START Records supplied
[src/logic/brpe_pkg.sv]
// Summary of operation
// Start address is word aligned, bits 11:8 in high register, 7:2 in low.
// Software programs address, then count, then writes a start bit.
// Address and count registers advance with a control bit 6 read while busy.
// Software leaves address and count alone until done is set.
// Control bit 7 reads the wrapper area into bytes 00-1E, then self-clears.
// Control bit 6 reads count bytes from address, sets done, self-clears.
// Both start bits together run only the wrapper area read.
// Software never programs a byte count above 32.
// Address, control and count registers reset to zero.
// Bytes land in result registers in order from byte 00.
// Lock key unlocks configuration writes only while it holds 56h.
// Reserved bits in control, address and count ignore writes, read zero.
package brpe_pkg;
    localparam int          BUS_AW       = 8;
    localparam int          BUS_DW       = 8;
    localparam int          RAM_AW       = 12;
    localparam int          RES_DEPTH    = 32;
    localparam int          RES_IW       = 5;
    localparam int          CNT_W        = 6;

    localparam logic [7:0]  OFS_RES_BASE = 8'hc0;
    localparam logic [7:0]  OFS_ADDR_HI  = 8'he0;
    localparam logic [7:0]  OFS_ADDR_LO  = 8'he1;
    localparam logic [7:0]  OFS_CONTROL  = 8'he2;
    localparam logic [7:0]  OFS_COUNT    = 8'he3;
    localparam logic [7:0]  OFS_STATUS   = 8'he8;
    localparam logic [7:0]  OFS_LOCK_KEY = 8'heb;

    localparam int          CTRL_WRAP_BIT = 7;
    localparam int          CTRL_ADDR_BIT = 6;
    localparam int          STAT_DONE_BIT = 0;
    localparam logic [7:0]  MASK_ADDR_HI = 8'h0f;
    localparam logic [7:0]  MASK_ADDR_LO = 8'hfc;
    localparam logic [7:0]  MASK_COUNT   = 8'h3f;

    localparam logic [7:0]  RST_REG      = 8'h00;
    localparam logic [7:0]  RST_LOCK_KEY = 8'h56;
    localparam logic [7:0]  KEY_UNLOCK   = 8'h56;
    localparam logic [CNT_W-1:0] WRAP_LEN = 6'h1f;
    localparam logic [RAM_AW-1:0] WRAP_BASE_DEF = 12'h000;

    typedef enum logic [1:0] {
        BRPE_IDLE,
        BRPE_FETCH,
        BRPE_STORE
    } brpe_state_t;
endpackage

[src/logic/brpe_result_mem.sv]
`timescale 1ns/1ps
module brpe_result_mem #(
    parameter int W  = 8,
    parameter int D  = 32,
    parameter int AW = 5
) (
    input  wire logic          clk,    // Core clock
    input  wire logic          arst_n, // Async reset, active low
    input  wire logic          we,     // Write enable
    input  wire logic [AW-1:0] waddr,  // Write index
    input  wire logic [W-1:0]  wdata,  // Write data
    input  wire logic          re,     // Read enable
    input  wire logic [AW-1:0] raddr,  // Read index
    output logic      [W-1:0]  rdata   // Registered read data
);
    logic [W-1:0] mem [D];

    always_ff @(posedge clk) begin
        if (we) begin
            mem[waddr] <= wdata;
        end
    end

    always_ff @(posedge clk or negedge arst_n) begin
        if (!arst_n) begin
            rdata <= '0;
        end else if (re) begin
            rdata <= mem[raddr];
        end
    end
endmodule // brpe_result_mem

[src/logic/brpe_top.sv]
// The plain strobed port is this design's own decision.
`timescale 1ns/1ps
module brpe_top #(
    parameter logic [brpe_pkg::RAM_AW-1:0] WRAP_BASE = brpe_pkg::WRAP_BASE_DEF
) (
    input  wire logic                        core_clk,    // 250 MHz core clock
    input  wire logic                        arst_n,      // Async reset, active low
    input  wire logic [brpe_pkg::BUS_AW-1:0] reg_addr,    // Register address
    input  wire logic [brpe_pkg::BUS_DW-1:0] reg_wdata,   // Register write data
    input  wire logic                        reg_wr,      // Write strobe
    input  wire logic                        reg_rd,      // Read strobe
    output logic      [brpe_pkg::BUS_DW-1:0] reg_rdata,   // Read data, cycle after strobe
    output logic                             ram_rd_en,   // Buffer RAM read enable
    output logic      [brpe_pkg::RAM_AW-1:0] ram_rd_addr, // Buffer RAM byte address
    input  wire logic [7:0]                  ram_rd_data, // Buffer RAM data, one cycle later
    output logic                             cfg_unlock,  // Configuration writes allowed
    output logic                             peek_busy    // Engine running
);
    import brpe_pkg::*;

    brpe_state_t       state_r;
    logic [9:0]        addr_word_r;
    logic [CNT_W-1:0]  count_r;
    logic              wrap_go_r;
    logic              addr_go_r;
    logic              done_r;
    logic [7:0]        key_r;
    logic [RAM_AW-1:0] ptr_r;
    logic [CNT_W-1:0]  rem_r;
    logic [RES_IW-1:0] idx_r;
    logic              wrap_mode_r;
    logic              sel_mem_r;
    logic [7:0]        other_q_r;
    logic [7:0]        mem_q;

    logic              wr_ctrl;
    logic              start;
    logic              start_wrap;
    logic [RAM_AW-1:0] start_ptr;
    logic [CNT_W-1:0]  start_len;
    logic              store;
    logic              finish;
    logic [RAM_AW-1:0] ptr_inc;
    logic              in_result;

    function automatic logic [7:0] reg_view(input logic [7:0] a,
                                            input logic [9:0] aw,
                                            input logic [CNT_W-1:0] cnt,
                                            input logic gw, input logic ga,
                                            input logic dn, input logic [7:0] key);
        logic [7:0] v;
        v = 8'h00;
        unique case (a)
            OFS_ADDR_HI:  v = {4'h0, aw[9:6]};
            OFS_ADDR_LO:  v = {aw[5:0], 2'h0};
            OFS_CONTROL:  v = {gw, ga, 6'h00};
            OFS_COUNT:    v = {2'h0, cnt};
            OFS_STATUS:   v = {7'h00, dn};
            OFS_LOCK_KEY: v = key;
            default:      v = 8'h00;
        endcase
        return v;
    endfunction

    assign wr_ctrl    = reg_wr && (reg_addr == OFS_CONTROL);
    assign start      = wr_ctrl && (state_r == BRPE_IDLE)
                        && (reg_wdata[CTRL_WRAP_BIT] || reg_wdata[CTRL_ADDR_BIT]);
    assign start_wrap = reg_wdata[CTRL_WRAP_BIT];
    assign start_ptr  = start_wrap ? WRAP_BASE : {addr_word_r, 2'h0};
    assign start_len  = start_wrap ? WRAP_LEN : count_r;
    assign store      = (state_r == BRPE_STORE);
    assign finish     = (store && (rem_r == 6'h01)) || (start && (start_len == '0));
    assign ptr_inc    = ptr_r + 12'h001;
    assign in_result  = (reg_addr[7:5] == OFS_RES_BASE[7:5]);

    // Engine sequencing: one RAM read issued, data captured the next cycle
    always_ff @(posedge core_clk or negedge arst_n) begin
        if (!arst_n) begin
            state_r     <= BRPE_IDLE;
            ptr_r       <= '0;
            rem_r       <= '0;
            idx_r       <= '0;
            wrap_mode_r <= 1'b0;
            ram_rd_en   <= 1'b0;
            ram_rd_addr <= '0;
        end else begin
            unique case (state_r)
                BRPE_IDLE: begin
                    if (start && (start_len != '0)) begin
                        state_r     <= BRPE_FETCH;
                        ptr_r       <= start_ptr;
                        rem_r       <= start_len;
                        idx_r       <= '0;
                        wrap_mode_r <= start_wrap;
                        ram_rd_en   <= 1'b1;
                        ram_rd_addr <= start_ptr;
                    end
                end
                BRPE_FETCH: begin
                    state_r   <= BRPE_STORE;
                    ram_rd_en <= 1'b0;
                end
                BRPE_STORE: begin
                    ptr_r <= ptr_inc;
                    rem_r <= rem_r - 6'h01;
                    idx_r <= idx_r + 5'h01;
                    if (rem_r == 6'h01) begin
                        state_r <= BRPE_IDLE;
                    end else begin
                        state_r     <= BRPE_FETCH;
                        ram_rd_en   <= 1'b1;
                        ram_rd_addr <= ptr_inc;
                    end
                end
            endcase
        end
    end

    // Start address: software writes when idle, engine advances it during control bit 6 reads
    always_ff @(posedge core_clk or negedge arst_n) begin
        if (!arst_n) begin
            addr_word_r <= {RST_REG[3:0], RST_REG[7:2]};
        end else if (store && !wrap_mode_r) begin
            addr_word_r <= ptr_inc[11:2];
        end else if (reg_wr && (reg_addr == OFS_ADDR_HI)) begin
            addr_word_r[9:6] <= reg_wdata[3:0] & MASK_ADDR_HI[3:0];
        end else if (reg_wr && (reg_addr == OFS_ADDR_LO)) begin
            addr_word_r[5:0] <= reg_wdata[7:2] & MASK_ADDR_LO[7:2];
        end
    end

    // Byte count: software writes when idle, engine counts it down during control bit 6 reads
    always_ff @(posedge core_clk or negedge arst_n) begin
        if (!arst_n) begin
            count_r <= RST_REG[CNT_W-1:0];
        end else if (store && !wrap_mode_r) begin
            count_r <= rem_r - 6'h01;
        end else if (reg_wr && (reg_addr == OFS_COUNT)) begin
            count_r <= reg_wdata[CNT_W-1:0] & MASK_COUNT[CNT_W-1:0];
        end
    end

    // Start bits stand while the engine runs and clear on completion
    always_ff @(posedge core_clk or negedge arst_n) begin
        if (!arst_n) begin
            wrap_go_r <= 1'b0;
            addr_go_r <= 1'b0;
        end else if (finish) begin
            wrap_go_r <= 1'b0;
            addr_go_r <= 1'b0;
        end else if (start) begin
            wrap_go_r <= start_wrap;
            addr_go_r <= !start_wrap;
        end
    end

    // Done flag: write 1 clears, a completion in the same cycle wins
    always_ff @(posedge core_clk or negedge arst_n) begin
        if (!arst_n) begin
            done_r <= 1'b0;
        end else if (finish) begin
            done_r <= 1'b1;
        end else if (reg_wr && (reg_addr == OFS_STATUS) && reg_wdata[STAT_DONE_BIT]) begin
            done_r <= 1'b0;
        end
    end

    // Lock key and the unlock level it drives
    always_ff @(posedge core_clk or negedge arst_n) begin
        if (!arst_n) begin
            key_r      <= RST_LOCK_KEY;
            cfg_unlock <= 1'b1;
        end else if (reg_wr && (reg_addr == OFS_LOCK_KEY)) begin
            key_r      <= reg_wdata;
            cfg_unlock <= (reg_wdata == KEY_UNLOCK);
        end
    end

    always_ff @(posedge core_clk or negedge arst_n) begin
        if (!arst_n) begin
            peek_busy <= 1'b0;
        end else if (finish) begin
            peek_busy <= 1'b0;
        end else if (start) begin
            peek_busy <= 1'b1;
        end
    end

    // Read path: result bytes come from the memory register, others from here
    always_ff @(posedge core_clk or negedge arst_n) begin
        if (!arst_n) begin
            sel_mem_r <= 1'b0;
            other_q_r <= 8'h00;
        end else if (reg_rd) begin
            sel_mem_r <= in_result;
            other_q_r <= reg_view(reg_addr, addr_word_r, count_r, wrap_go_r,
                                  addr_go_r, done_r, key_r);
        end
    end

    assign reg_rdata = sel_mem_r ? mem_q : other_q_r;

    brpe_result_mem #(
        .W  (8),
        .D  (RES_DEPTH),
        .AW (RES_IW)
    ) u_result (
        .clk    (core_clk),
        .arst_n (arst_n),
        .we     (store),
        .waddr  (idx_r),
        .wdata  (ram_rd_data),
        .re     (reg_rd && in_result),
        .raddr  (reg_addr[RES_IW-1:0]),
        .rdata  (mem_q)
    );
endmodule // brpe_top

[config.mk]
export PLATFORM = sky130hd
export DESIGN_NAME = brpe_top
export DESIGN_NICKNAME = d
export VERILOG_FILES = /design/src/logic/brpe_pkg.sv /design/src/logic/brpe_result_mem.sv /design/src/logic/brpe_top.sv
export SDC_FILE = /design/constraint.sdc
export NUM_CORES = 1
export LEC_CHECK = 0
export BUFFER_PORTS_ARGS = -buffer_cell sky130_fd_sc_hd__buf_2
export CAP_MARGIN = 20
export CORE_UTILIZATION = 55
export CTS_CLUSTER_SIZE = 12
export DETAILED_ROUTE_END_ITERATION = 10
export PLACE_DENSITY = 0.83
export SLEW_MARGIN = 20
export SYNTH_ARGS = -nofsm -noshare
export SYNTH_HDL_FRONTEND = slang
export SYNTH_SLANG_ARGS = --single-unit
[constraint.sdc]
create_clock -name core_clk -period 3.15 [get_ports core_clk]
set_clock_uncertainty 0.1 [all_clocks]
set_input_delay 0.1575 -clock core_clk [delete_from_list [all_inputs] [get_ports core_clk]]
set_output_delay 0.1575 -clock core_clk [all_outputs]
set_load 0.05 [all_outputs]
==> results.json <==
{
  "post_cts.repair.setup_buffers": 0,
  "antenna_found_initial": 2,
  "nets": 960,
  "numPortBuffers": 50,
  "vias": 8236,
  "die_h_um": 162,
  "ys.warnings.count": 0,
  "core_region_area_um2": 25300,
  "grt_pass1_vias": 8319,
  "first_pass_iters": 5,
  "pwr-share-clk": 0.346,
  "num_rows": 58,
  "mostFrequentLayoutCell": "edfxtp_1",
  "yosysUniqueCellTypes": 62,
  "clock_path_buffers": 3,
  "p_int_mw": 7.98,
  "synth-async-reset-ratio": 0.249,
  "crit_required_ns": 3.19,
  "syn_inst": 858,
  "syn_to_final_growth_pct": 12.2,
  "grt_max_degree": 86,
  "gr-total-overflow": 0,
  "fin_crit_sh": 0.790,
  "hold_violations": 0,
  "endpoint_kind": "register",
  "vias_per_cell": 6.45,
  "avgSynthCellArea_um2": 16.5,
  "worstMarginPinSlew_ns": 0.849,
  "drcViolationCount": 0,
  "irDropWorstVdd_v": 0.000483,
  "startpoint_type": "register",
  "p_sw_mw": 3.07,
  "synth_top_area_frac": 0.543,
  "boundaryPins": 51,
  "clock_latency_ns": 0.52,
  "clock-sinks": 341,
  "rsz0062_at_grt": "no",
  "htreeDepth": 2,
  "grt_util_all_layers": 0.251,
  "status": "finished, final reports clean",
  "yosys-top-cells-area": "edfxtp_1 54%, dfrtp_1 14%, mux4_2 10%",
  "maxCapViolCount": 0,
  "min_period_ns": 2.49,
  "path_max_fanout": 10,
  "synth_ff_type": "edfxtp_1",
  "start_util": 0.561,
  "die-area_um2": 26400,
  "cts_tree": "built",
  "arrival_ns": 2.53,
  "yosys.area.top_type": "edfxtp_1",
  "netlist_area_um2": 14200,
  "synth_nets": 893,
  "p_per_area_nw_per_um2": 695,
  "antenna_left": 0,
  "total_power_mw": 11.0,
  "max_freq_ghz": 0.402,
  "routed_wl_mm": 32.0,
  "holdBufCountCts": 11,
  "path_class": "register to register",
  "fin_setup_tns_ns": 0,
  "relSlewSlack": 0.432,
  "drt_iter0_drc": 1068,
  "seq_power_share": 0.509,
  "grt_pass1_wl_mm": 48.8,
  "clk_pin_slew_ns": 0.06,
  "dp_hpwl_mm": 19.6,
  "synth_edf_count": 256,
  "root_buffer": "clkbuf_16",
  "maxSlewViolCount": 0,
  "fp.dieW_um": 162,
  "final_cell_mix": "256 x edfxtp_1, 80 x dfrtp_1, 64 x mux4_2",
  "wl_per_cell_um": 25.1,
  "hold_slack_ns": 0.0439,
  "globalplace.congestion": 0.874,
  "total_leakage_power_nw": 5.63,
  "ctsResizeCount": 0,
  "netSwitchingFraction": 0.278,
  "cts_made_buffers": 35,
  "hold_path.class": "input port to register",
  "drive_gt1_frac": 0.218,
  "finalSetupViolCount": 0,
  "ys_ff_latch": 341,
  "p_comb_frac": 0.145,
  "ys_seq_area_frac": 0.693
}
==> per-layer routing <==
layer	track usage	part of all wire	vias to the layer above
met4	0.0789	0.027	0
met1	0.341	0.40	4227
met2	0.413	0.49	426
met5	0	0	-
li1	-	-	3515
met3	0.0451	0.079	68
==> through the flow <==
step / instances / setup WS, ns / cell area, um2 / util
2_1_floorplan: 858 / 1.01 / 14200 / -
3_3_place_gp: 1207 / 0.767 / 14700 / 0.584
3_5_place_dp: 1207 / 0.701 / 14700 / 0.584
4_1_cts: 1275 / 0.674 / 15900 / 0.629
5_1_grt: 1275 / 0.519 / 15900 / 0.629
6_report: 1276 / 0.662 / 15900 / 0.630
==> kinds of logic after synthesis <==
kind of cell    after synthesis  share of synthesized area
fa+ha+maj                     7                    0.00618
xor+xnor                     16                    0.00989
compound gates              131                     0.0631
buf+inv                      62                     0.0204
simple gates                187                     0.0685
mux                         114                      0.139
flops                       341                      0.693
==> state kept, by name, summed over array words and instances, names as in the netlist <==
signal and count:
u_result.mem 256, ptr_r 12, ram_rd_addr 12, addr_word_r 10
key_r 8, other_q_r 8, u_result.rdata 8, count_r 6
rem_r 6, idx_r 5, state_r 2, addr_go_r 1
cfg_unlock 1, done_r 1, peek_busy 1, ram_rd_en 1
sel_mem_r 1, wrap_go_r 1, wrap_mode_r 1
==> final timing paths <==
path                              startpoint  cells after the start                 end  slack [ns]
setup reg to reg                  state_r[1]                      3  u_result.mem[3][4]        0.66
max in group asynchronous             arst_n                      2      ram_rd_addr[2]        2.26
hold reg to reg            u_result.rdata[2]                      2   u_result.rdata[2]        0.38
setup / recovery                  state_r[1]                      3  u_result.mem[3][4]        0.66
hold / removal                  reg_wdata[7]                      3            rem_r[1]        0.04
min in group asynchronous             arst_n                      2   u_result.rdata[1]        0.15
==> area by class of cell <==
type	instances	area [um2]
sequential	341	9820
fill	1731	9360
multi-input combinational	455	4060
clock buffer	51	946
timing repair buffer	74	502
tap	330	413
clock inverter	6	92.6
inverter	18	67.6
antenna	1	2.50
==> cell usage after synthesis, drive strengths merged (4+ instances only) <==
| library cell | number |
|---|---|
| a21oi | 7 |
| nand4 | 9 |
| clkbuf | 23 |
| nor2b | 8 |
| nand2 | 54 |
| mux4 | 64 |
| or4 | 9 |
| a22o | 8 |
| or3 | 4 |
| o22ai | 39 |
| dfstp | 5 |
| xnor2 | 4 |
| xor2 | 12 |
| buf | 21 |
| nand3 | 19 |
| and3 | 5 |
| o21ai | 38 |
| mux2i | 33 |
| o2bb2ai | 4 |
| nand2b | 8 |
| a22oi | 10 |
| nand3b | 5 |
| inv | 18 |
| mux2 | 17 |
| edfxtp | 256 |
| nor2 | 54 |
| ha | 7 |
| dfrtp | 80 |
==> power by group through the flow <==
stage / combinational [mW] / clock, mW / sequential [mW]
final: 1.60 / 3.83 / 5.62
after global placement: 1.54 / 0 / 5.67
after floorplan: 0.922 / 0 / 5.81
after global routing: 1.74 / 4.05 / 5.66
after detailed placement: 1.58 / 0 / 5.68
after CTS: 1.60 / 3.86 / 5.61
==> critical path, cell delays in order (launching register included) <==
cell and delay, ns:
dfrtp_1 0.42, nor2b_1 0.46, nand2_1 0.41, nor2_1 0.73
No activity file was read; power rests on OpenSTA's default activity.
END Records supplied
(Exercise requirements):
Take every line from the data that contains the word "sequential".

(Output of the task):
sequential	341	9820
stage / combinational [mW] / clock, mW / sequential [mW]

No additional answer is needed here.